The Christmas season has been an interesting one for me. Though I tried, it was hard to have a good, spiritual, christian Christmas. I wish I had some good excuses, but the sad truth is that this year Christmas just didn't feel like Christmas. For many reasons, it should have been one of my most memorable holidays. It was my first Christmas with Valérie. My first Christmas in France. The first Christmas where I didn't spend time with either my family or someone from my home church. But it wasn't Christmas. It was just another Thursday.
And I kept telling myself, "Mike, it's time to start thinking more about the advent season, to meditate on how and why Christ came to earth," but no motivation. Nothing. I tried to watch Andrew Peterson's "Behold the Lamb of God," a personal Christmas season tradition of mine for the past 3-4 years, but I didn't even watch it through one time. But, why? I still don't have any good answers, except that all of my surroundings were just unfamiliar enough to make me long for the familiar, and familiar enough to not make me desperate to seek God's face. Here in france there are lights up, and sales and Christmas shopping just like in America, but it's still different. No Christmas specials on TV. No egg nog. No frosted sugar cookies. And instead of celebrating on Christmas day, the God intended, they celebrate on Christmas Eve (GASP!!).
But I guess that's the way everything is in life. For some reason, we are only drawn to God when we really need him. When we're sick, or a loved one dies. After a national tragedy like the September 11th attacks, or we get news of cancer. Between these milestones we say goodbye to a real, living dialogue with God and welcome every other idol that comes within arms' length. For me it is comfort and security. Sorry if this sounds like one of those overly spiritual posts that tries to tell you all what bad Christians you are. That's not the point at all. The point is, that even the most Godly among us get distracted and seduced by the everyday.
I'm learning that I live in a perpetual state of making resolutions and being overwhelmed. Telling myself that I'll read the Bible more or pray more, don't actually motivate me to perform. Actually, when I lift up my eyes to see the top of the mountain I've just promised to climb, I am overwhelmed by the fact that its peak is invisible, stretching far above the cloud line. As my jaw drops and I ask myself, "what have I done?", it sinks in that none of my resolutions will ever be fulfilled. Not while I keep throwing out rediculous, out of reach goals that only a genius could keep.

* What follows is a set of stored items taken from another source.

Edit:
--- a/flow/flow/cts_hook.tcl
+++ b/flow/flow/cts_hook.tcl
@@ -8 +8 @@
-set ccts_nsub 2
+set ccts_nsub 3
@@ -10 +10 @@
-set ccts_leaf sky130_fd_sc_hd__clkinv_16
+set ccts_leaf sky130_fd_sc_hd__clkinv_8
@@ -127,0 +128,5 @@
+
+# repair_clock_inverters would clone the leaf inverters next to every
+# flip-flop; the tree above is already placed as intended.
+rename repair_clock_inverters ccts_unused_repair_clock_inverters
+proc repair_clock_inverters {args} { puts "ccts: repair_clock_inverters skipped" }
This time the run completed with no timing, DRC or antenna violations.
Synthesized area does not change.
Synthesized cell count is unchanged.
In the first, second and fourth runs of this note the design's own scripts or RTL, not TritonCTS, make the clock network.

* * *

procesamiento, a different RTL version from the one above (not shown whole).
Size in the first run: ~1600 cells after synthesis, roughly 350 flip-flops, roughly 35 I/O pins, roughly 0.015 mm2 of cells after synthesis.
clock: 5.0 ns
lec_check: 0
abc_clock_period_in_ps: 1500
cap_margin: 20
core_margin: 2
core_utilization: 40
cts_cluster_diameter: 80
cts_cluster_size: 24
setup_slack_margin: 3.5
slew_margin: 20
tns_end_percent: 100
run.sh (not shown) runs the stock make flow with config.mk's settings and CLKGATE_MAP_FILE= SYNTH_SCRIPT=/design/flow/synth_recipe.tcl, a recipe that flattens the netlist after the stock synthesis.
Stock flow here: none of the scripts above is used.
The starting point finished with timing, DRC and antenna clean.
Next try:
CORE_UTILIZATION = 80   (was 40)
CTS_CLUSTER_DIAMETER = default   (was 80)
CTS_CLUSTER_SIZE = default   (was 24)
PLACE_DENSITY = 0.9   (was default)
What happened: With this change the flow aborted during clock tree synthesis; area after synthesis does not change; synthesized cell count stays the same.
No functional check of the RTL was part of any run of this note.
This design comes from an exercise in tuning for small area on the open sky130 flow, not from production work. Function was checked by simulation only, so behaviour that the tests miss may differ from the original. No activity file was given, so power comes from the tool's default toggle rates.

==> flow/design.v <==
module Game_trinity (SW, B1, B2, CLK, RST, LED, HEX0, HEX1, HEX2, HEX3, HEX4, HEX5);
input [9:0] SW;
input B1, CLK, B2, RST;
output reg [0:6] HEX0, HEX1, HEX2, HEX3, HEX4, HEX5;
output reg [9:0] LED;
localparam [12:0] R_R = 13'd2365, R_L = 13'd2353, R_T = 13'd3929, R_M = 13'd7037;
localparam [11:0] T_R = 12'd1125, T_L = 12'd1639, T_T = 12'd2921, T_M = 12'd2554;
localparam [8:0]  G_R = 9'd447, G_L = 9'd171, G_T = 9'd197, G_M = 9'd302;
reg [12:0] rdiv;
reg [11:0] tdiv;
reg [8:0]  gdiv;
wire rtick = ((rdiv ^ R_T) & R_M) == 13'd0;
wire ttick = ((tdiv ^ T_T) & T_M) == 12'd0;
wire gtick = ((gdiv ^ G_T) & G_M) == 9'd0;
always @(posedge CLK)
	if (RST) rdiv <= R_R;
	else if (rtick) rdiv <= R_L;
	else rdiv <= {rdiv[11:0], rdiv[12] ^ rdiv[9]};
always @(posedge CLK)
	if (RST) tdiv <= T_R;
	else if (ttick) tdiv <= T_L;
	else tdiv <= {tdiv[10:0], tdiv[11] ^ tdiv[10]};
always @(posedge CLK)
	if (RST) gdiv <= G_R;
	else if (gtick) gdiv <= G_L;
	else gdiv <= {gdiv[7:0], gdiv[8] ^ gdiv[1]};
localparam [1:0] S0 = 2'd0, S1 = 2'd1, S2 = 2'd2, S3 = 2'd3;
reg [1:0] PS, NS;
reg [1:0] diff;			 
reg [3:0] score, Hs1, Hs2, Hs3, Hs4;
reg [3:0] count;		 
reg [4:0] A;			 
reg [3:0] H;			 
reg [1:0] dV;			 
reg [2:0] XA, XB, XC, XD, XE, XF;	 
reg W;
wire idle = (PS == S0);
wire play = (PS == S1);
localparam [2:0] P_I = 3'd0, P_F = 3'd1, P_1 = 3'd2, P_2 = 3'd3, P_3 = 3'd4, P_4 = 3'd5, P_5 = 3'd6, P_O = 3'd7;
function [2:0] pulse_c;
	input [2:0] s;
	input x;
	case (s)
	P_I: pulse_c = x ? P_F : P_I;
	P_F: pulse_c = x ? P_2 : P_1;
	P_1: pulse_c = x ? P_2 : P_1;
	P_2: pulse_c = x ? P_3 : P_2;
	P_3: pulse_c = x ? P_4 : P_3;
	P_4: pulse_c = x ? P_5 : P_4;
	P_5: pulse_c = x ? P_O : P_5;
	default: pulse_c = x ? P_O : P_I;
	endcase
endfunction
function [2:0] pulse_t;
	input [2:0] s;
	input x, t;
	case (s)
	P_I: pulse_t = (t & x) ? P_F : P_I;
	P_F: pulse_t = P_1;
	P_1: pulse_t = (t & x) ? P_2 : P_1;
	P_2: pulse_t = (t & x) ? P_3 : P_2;
	P_3: pulse_t = (t & x) ? P_4 : P_3;
	P_4: pulse_t = (t & x) ? P_5 : P_4;
	P_5: pulse_t = (t & x) ? P_O : P_5;
	default: pulse_t = (t & ~x) ? P_I : P_O;
	endcase
endfunction
reg [2:0] cst;			 
reg [2:0] sst;			 
reg [2:0] mst;			 
reg [2:0] wa, wb, wc, wd, we, wf;	 
wire cp = (cst != P_I) & (cst != P_O);
wire srise = (sst == P_F);
wire mrise = (mst == P_F);
reg [3:0] H0n;
always @(*)
	case (A)
	5'd1: H0n = 4'd1;  5'd2: H0n = 4'd2;  5'd3: H0n = 4'd3;  5'd4: H0n = 4'd4;
	5'd5: H0n = 4'd5;  5'd6: H0n = 4'd6;  5'd7: H0n = 4'd7;  5'd8: H0n = 4'd8;
	5'd9: H0n = 4'd9;  5'd10: H0n = 4'd0; 5'd11: H0n = 4'd1; 5'd12: H0n = 4'd2;
	5'd13: H0n = 4'd3; 5'd14: H0n = 4'd4; 5'd15: H0n = 4'd5; 5'd16: H0n = 4'd0;
	5'd17: H0n = 4'd1; 5'd18: H0n = 4'd2; 5'd19: H0n = 4'd3; 5'd20: H0n = 4'd9;
	5'd21: H0n = 4'd1; 5'd22: H0n = 4'd2; 5'd23: H0n = 4'd4; 5'd24: H0n = 4'd1;
	5'd25: H0n = 4'd3; 5'd26: H0n = 4'd9; 5'd27: H0n = 4'd2; 5'd28: H0n = 4'd3;
	5'd29: H0n = 4'd2; 5'd30: H0n = 4'd3; 5'd31: H0n = 4'd3;
	default: H0n = 4'd0;
	endcase
always @(posedge CLK)
	if (RST) begin A <= 5'b10000; H <= 4'd0; dV <= 2'd0; end
	else if (rtick) begin
		A <= {A[2] ^ A[0], A[4:1]};
		if (!play) H <= H0n;
		dV <= diff;
	end
reg [17:0] V;
always @(*)
	case (dV)
	2'd0:
		case (H)
		0: V = 18'o000123; 1: V = 18'o000132; 2: V = 18'o000213; 3: V = 18'o000231;
		4: V = 18'o000321; 5: V = 18'o000312; 6: V = 18'o000312; 7: V = 18'o000132;
		8: V = 18'o000213; 9: V = 18'o000231; default: V = 18'o000123;
		endcase
	2'd1:
		case (H)
		0: V = 18'o003421; 1: V = 18'o001234; 2: V = 18'o001342; 3: V = 18'o001432;
		4: V = 18'o002413; 5: V = 18'o002143; 6: V = 18'o003124; 7: V = 18'o003214;
		8: V = 18'o004321; 9: V = 18'o004213; default: V = 18'o001234;
		endcase
	2'd2:
		case (H)
		0: V = 18'o012345; 1: V = 18'o014532; 2: V = 18'o025143; 3: V = 18'o021354;
		4: V = 18'o032145; 5: V = 18'o035241; 6: V = 18'o042513; 7: V = 18'o043125;
		8: V = 18'o054312; 9: V = 18'o051243; default: V = 18'o012345;
		endcase
	default:
		case (H)
		0: V = 18'o124365; 1: V = 18'o231546; 2: V = 18'o254631; 3: V = 18'o342156;
		4: V = 18'o364521; 5: V = 18'o465312; 6: V = 18'o412536; 7: V = 18'o541236;
		8: V = 18'o654321; 9: V = 18'o621345; default: V = 18'o621345;
		endcase
	endcase
always @(posedge CLK)
	if (RST) count <= 4'd0;
	else if (ttick) begin
		if (count != 4'd0) count <= count - 4'd1;
		else if (play) count <= {{1'b0, diff} + 3'd1, 1'b0};
		else count <= 4'd0;
	end
integer i;
always @(*)
	for (i = 0; i < 10; i = i + 1) LED[i] = (count > i);
always @(posedge CLK)
	if (RST) begin wa <= P_I; wb <= P_I; wc <= P_I; wd <= P_I; we <= P_I; wf <= P_I; end
	else begin
		wa <= pulse_t(wa, SW[0], gtick);
		wb <= pulse_t(wb, SW[1], gtick);
		wc <= pulse_t(wc, SW[2], gtick);
		wd <= pulse_t(wd, SW[3], gtick);
		we <= pulse_t(we, SW[4], gtick);
		wf <= pulse_t(wf, SW[5], gtick);
	end
reg [2:0] Y;
always @(*)
begin
	if(XA < XF & XB < XF & XC < XF & XD < XF & XE < XF) Y = XF;
	else if(XA < XE & XB < XE & XC < XE & XD < XE & XF < XE) Y = XE;
	else if(XA < XD & XB < XD & XC < XD & XE < XD & XF < XD) Y = XD;
	else if(XA < XC & XB < XC & XE < XC & XD < XC & XF < XC) Y = XC;
	else if(XA < XB & XE < XB & XC < XB & XD < XB & XF < XB) Y = XB;
	else Y = XA;
end
wire [2:0] Y1 = Y + 3'd1;
always @(posedge CLK)
	if (RST | idle) begin XA <= 0; XB <= 0; XC <= 0; XD <= 0; XE <= 0; XF <= 0; end
	else begin
		if (wa == P_F) XA <= Y1;
		if (wb == P_F) XB <= Y1;
		if (wc == P_F) XC <= Y1;
		if (wd == P_F) XD <= Y1;
		if (we == P_F) XE <= Y1;
		if (wf == P_F) XF <= Y1;
	end
wire match = ({XF, XE, XD, XC, XB, XA} == V);
always @(posedge CLK)
	if (RST) begin cst <= P_I; sst <= P_I; mst <= P_I; end
	else begin
		cst <= pulse_c(cst, count == 4'd0);
		sst <= pulse_c(sst, PS[1]);
		mst <= pulse_c(mst, match);
	end
always @(posedge CLK)
	if (RST | idle) W <= 1'b0;
	else if (mrise & (count != 4'd0)) W <= 1'b1;
always @(posedge CLK)
	if (RST) diff <= 2'd0;
	else if (score == 4'd0 & idle) diff <= SW[7:6];
always @(posedge CLK)
	if (RST) begin score <= 4'd0; Hs1 <= 4'd0; Hs2 <= 4'd0; Hs3 <= 4'd0; Hs4 <= 4'd0; end
	else if (srise) begin
		if (PS == S3) begin
			case (diff)
			2'd0: if (Hs1 <= score) Hs1 <= score;
			2'd1: if (Hs2 <= score) Hs2 <= score;
			2'd2: if (Hs3 <= score) Hs3 <= score;
			default: if (Hs4 <= score) Hs4 <= score;
			endcase
			score <= 4'd0;
		end
		else score <= score + 4'd1;
	end
always @(*)
	case (PS)
	S0: NS = (!B1 & !W) ? S1 : S0;
	S1: NS = cp ? S3 : (W ? S2 : S1);
	default: NS = (SW[5:0] == 6'd0 & count == 4'd0) ? S0 : PS;
	endcase
always @(posedge CLK)
	if (RST) PS <= S0;
	else PS <= NS;
function [0:6] seg;
	input [3:0] v;
	case (v)
	0: seg = 7'h01; 1: seg = 7'h4F; 2: seg = 7'h12; 3: seg = 7'h06;
	4: seg = 7'h4C; 5: seg = 7'h24; 6: seg = 7'h20; 7: seg = 7'h0F;
	8: seg = 7'h00; 9: seg = 7'h04; default: seg = 7'h7F;
	endcase
endfunction
reg [3:0] read;
always @(*)
	case (SW[9:8])
	2'd0: read = Hs1;
	2'd1: read = Hs2;
	2'd2: read = Hs3;
	default: read = Hs4;
	endcase
always @(*)
	case (PS)
	S0: begin
		HEX0 = 7'h7E; HEX1 = 7'h7E; HEX2 = 7'h7E; HEX4 = 7'h7E;
		if (B2) begin HEX3 = 7'h7E; HEX5 = seg(score); end
		else begin HEX3 = seg(read); HEX5 = 7'h42; end
	end
	S1: begin
		HEX0 = seg({1'b0, V[2:0]});
		HEX1 = seg({1'b0, V[5:3]});
		HEX2 = seg({1'b0, V[8:6]});
		HEX3 = seg({1'b0, V[11:9]});
		HEX4 = seg({1'b0, V[14:12]});
		HEX5 = seg({1'b0, V[17:15]});
	end
	S2: begin
		HEX0 = 7'h3F; HEX1 = 7'h3F; HEX2 = 7'h3F; HEX3 = 7'h3F; HEX4 = 7'h3F; HEX5 = 7'h3F;
	end
	default: begin
		HEX0 = 7'h77; HEX1 = 7'h77; HEX2 = 7'h77; HEX3 = 7'h77; HEX4 = 7'h77; HEX5 = 7'h77;
	end
	endcase
endmodule
==> flow/run.sh <==
#!/bin/bash
# synth_recipe.tcl (not shown) runs the flow's synth.tcl, then flattens the netlist and writes it again
# the make line also repeats each setting of config.mk as NAME=value (left out here)
make -C /OpenROAD-flow-scripts/flow DESIGN_CONFIG=/design/flow/config.mk WORK_HOME=/design/flow/orfs CLKGATE_MAP_FILE= SYNTH_SCRIPT=/design/flow/synth_recipe.tcl finish
==> flow/config.mk <==
export PLATFORM = sky130hd
export DESIGN_NAME = Game_trinity
export DESIGN_NICKNAME = Game_trinity
export VERILOG_FILES = /design/flow/design.v
export SDC_FILE = /design/flow/constraint.sdc
export NUM_CORES = 4
export LEC_CHECK = 0
export CAP_MARGIN = 20
export CORE_MARGIN = 2
export CORE_UTILIZATION = 40
export PLACE_DENSITY = 0.6
export SLEW_MARGIN = 20
==> flow/constraint.sdc <==
create_clock -name core_clock -period 10.0 [get_ports {CLK}]
set_input_delay 2.0000 -clock core_clock [delete_from_list [all_inputs] [get_ports {CLK}]]
set_output_delay 2.0000 -clock core_clock [all_outputs]
set_load 0.01 [all_outputs]
This design comes from an exercise in tuning for small area on the open sky130 flow, not from production work.
At most, simulation tests tie the RTL to the original design; equivalence was not proved.

Setup of umber:
==> module calc_mvd_cost, before the edit <==
module calc_mvd_cost (
    input                       ap_clk,
    input                       ap_rst,
    input                       ap_start,
    input                       ap_ce,
    output logic                ap_done,
    output logic                ap_ready,
    output logic                ap_idle,
    input        [31:0]         x,
    input        [31:0]         y,
    input        [31:0]         mv_shift,
    input        [15:0]         mv_cand_0,
    input        [15:0]         mv_cand_1,
    input        [15:0]         mv_cand_2,
    input        [15:0]         mv_cand_3,
    output logic [63:0]         bitcost,
    output logic                bitcost_ap_vld,
    input        [63:0]         lambda_sqrt_integer_int64,
    input        [63:0]         lambda_sqrt_decimal_int64,
    output logic [63:0]         mvd_cost_int64,
    output logic                mvd_cost_int64_ap_vld
);
    logic        shift_big;
    logic [31:0] xs, ys;
    assign shift_big = |mv_shift[31:5];
    assign xs = shift_big ? 32'd0 : (x << mv_shift[4:0]);
    assign ys = shift_big ? 32'd0 : (y << mv_shift[4:0]);
    function automatic logic [3:0] hi_flags(input logic [15:0] hi);
        logic hzf, hof;
        hzf = ~|hi[15:1];
        hof = &hi[15:1];
        hi_flags = {hof & ~hi[0], hof & hi[0], hzf & hi[0], hzf & ~hi[0]};
    endfunction
    function automatic logic [4:0] comp_class(input logic [15:0] lo, input logic [3:0] hf,
                                              input logic [15:0] c);
        logic [16:0] t;
        logic [15:0] d, a;
        logic        sml, one;
        logic [3:0]  l;
        t = {1'b0, lo} + {1'b0, ~c} + 17'd1;
        d = t[15:0];
        case ({d[15], t[16], c[15]})
            3'b000: sml = hf[1];    
            3'b001: sml = hf[0];    
            3'b010: sml = hf[0];    
            3'b011: sml = hf[2];    
            3'b100: sml = hf[0];    
            3'b101: sml = hf[2];
            3'b110: sml = hf[2];
            default: sml = hf[3];   
        endcase
        a = d[15] ? (~d + 16'd1) : d;
        l = 4'd0;
        for (int i = 1; i < 16; i++)
            if (a[i]) l = i[3:0];
        one = sml & (a == 16'd1);
        comp_class = sml ? {one, l} : {1'b0, 4'd15};
    endfunction
    logic [3:0] xhf, yhf;
    logic [4:0] ca_h, ca_v, cb_h, cb_v;
    logic [5:0] ma, mb, m0;
    assign xhf = hi_flags(xs[31:16]);
    assign yhf = hi_flags(ys[31:16]);
    assign ca_h = comp_class(xs[15:0], xhf, mv_cand_0);
    assign ca_v = comp_class(ys[15:0], yhf, mv_cand_1);
    assign cb_h = comp_class(xs[15:0], xhf, mv_cand_2);
    assign cb_v = comp_class(ys[15:0], yhf, mv_cand_3);
    assign ma = {{1'b0, ca_h[3:0]} + {1'b0, ca_v[3:0]} + {4'd0, ca_h[4] & ca_v[4]}, ca_h[4] ^ ca_v[4]};
    assign mb = {{1'b0, cb_h[3:0]} + {1'b0, cb_v[3:0]} + {4'd0, cb_h[4] & cb_v[4]}, cb_h[4] ^ cb_v[4]};
    assign m0 = (mb < ma) ? mb : ma;
    logic [4:0]  vld;
    logic        ap_idle_r, ap_done_r;
    logic [5:0]  m1, m2, m3, m4, m5;
    logic [29:0] li1, ld1;
    logic [43:0] r2, r3, r4, r5;
    logic [6:0]  n1;
    logic [29:0] p1, q1, h1;
    assign n1 = {1'b0, m1} + 7'd4;
    assign p1 = n1 * ld1;
    assign q1 = n1 * li1;
    assign h1 = q1 + {14'd0, p1[29:14]};
    always_ff @(posedge ap_clk or posedge ap_rst) begin
        if (ap_rst) begin
            vld <= 5'd0;
            ap_idle_r <= 1'b1;
            ap_done_r <= 1'b0;
        end else if (ap_ce) begin
            vld <= {vld[3:0], ap_start};
            ap_idle_r <= ap_idle;
            ap_done_r <= ap_done;
        end
    end
    always_ff @(posedge ap_clk) begin
        if (ap_ce) begin
            m1 <= m0;
            li1 <= lambda_sqrt_integer_int64[29:0];
            ld1 <= lambda_sqrt_decimal_int64[29:0];
            m2 <= m1;
            r2 <= {h1, p1[13:0]};
            m3 <= m2;
            r3 <= r2;
            m4 <= m3;
            r4 <= r3;
            m5 <= m4;
            r5 <= r4;
        end
    end
    logic [6:0] n5;
    assign n5 = {1'b0, m5} + 7'd4;
    assign ap_done = vld[4];
    assign bitcost_ap_vld = vld[4];
    assign mvd_cost_int64_ap_vld = vld[4];
    assign ap_ready = 1'b1;
    assign bitcost = {23'd0, n5, 34'd0};
    assign mvd_cost_int64 = {r5, 20'd0};
    always_comb begin
        ap_idle = ap_idle_r;
        if (ap_start && ap_ce)
            ap_idle = 1'b0;
        else if (ap_done_r && ap_ce)
            ap_idle = 1'b1;
    end
endmodule
==> flow/config.mk <==
export PLATFORM = sky130hd
export DESIGN_NAME = calc_mvd_cost
export DESIGN_NICKNAME = calc_mvd_cost
export VERILOG_FILES = /design/flow/design.v
export SDC_FILE = /design/flow/constraint.sdc
export NUM_CORES = 4
export LEC_CHECK = 0
export CAP_MARGIN = 20
export CORE_MARGIN = 2
export CORE_UTILIZATION = 40
export SLEW_MARGIN = 20
==> flow/constraint.sdc <==
create_clock -name core_clock -period 9.0 [get_ports {ap_clk}]
set_input_delay 1.8000 -clock core_clock [delete_from_list [all_inputs] [get_ports {ap_clk}]]
set_output_delay 1.8000 -clock core_clock [all_outputs]
set_load 0.01 [all_outputs]
standard.sh (not shown) runs the stock make flow with config.mk's settings and CLKGATE_MAP_FILE= SYNTH_SCRIPT=/design/flow/synth_recipe.tcl, a recipe that flattens the netlist after the stock synthesis.
==> flow/flow/run.sh <==
#!/bin/bash
set -euo pipefail
bash standard.sh "BUFFER_PORTS_ARGS=-buffer_cell sky130_fd_sc_hd__buf_1" finish > standard_flow.log 2>&1
The final report for umber shows a completed flow and a layout that fails verification, specifically setup timing.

This year, my resolution was to make a schedule that would help me set aside time to accomplish all of the various tasks I want to perform this year. Something that would give me time to study French, study the Bible and pray, read the bible in a year, study theology, play music, and write more. And I'm thinking about starting to slowly teach myself greek.
I have yet to create the schedule, and astonishingly, it hasn't started or finished itself. But I remain hopeful that it will help me make the most of my time in these days. Working on a schedule has never been my strong point, but I'm learning that nothing worth gaining isn't worth working for, and that even those who are the best at what they do have to work hard to get to that point.
So, here I am, another year, another mountain. But this time, I'm making a plan. I'm going to divide the mountain into sections, and take each section until I reach the top. This year I'm not going to raise my eyes to the elusive mountaintop looking for hope and motivation. Instead, I'm going to, "lift my eyes up to the hills--where does my help come from? My help comes from the LORD, the maker of heaven and earth."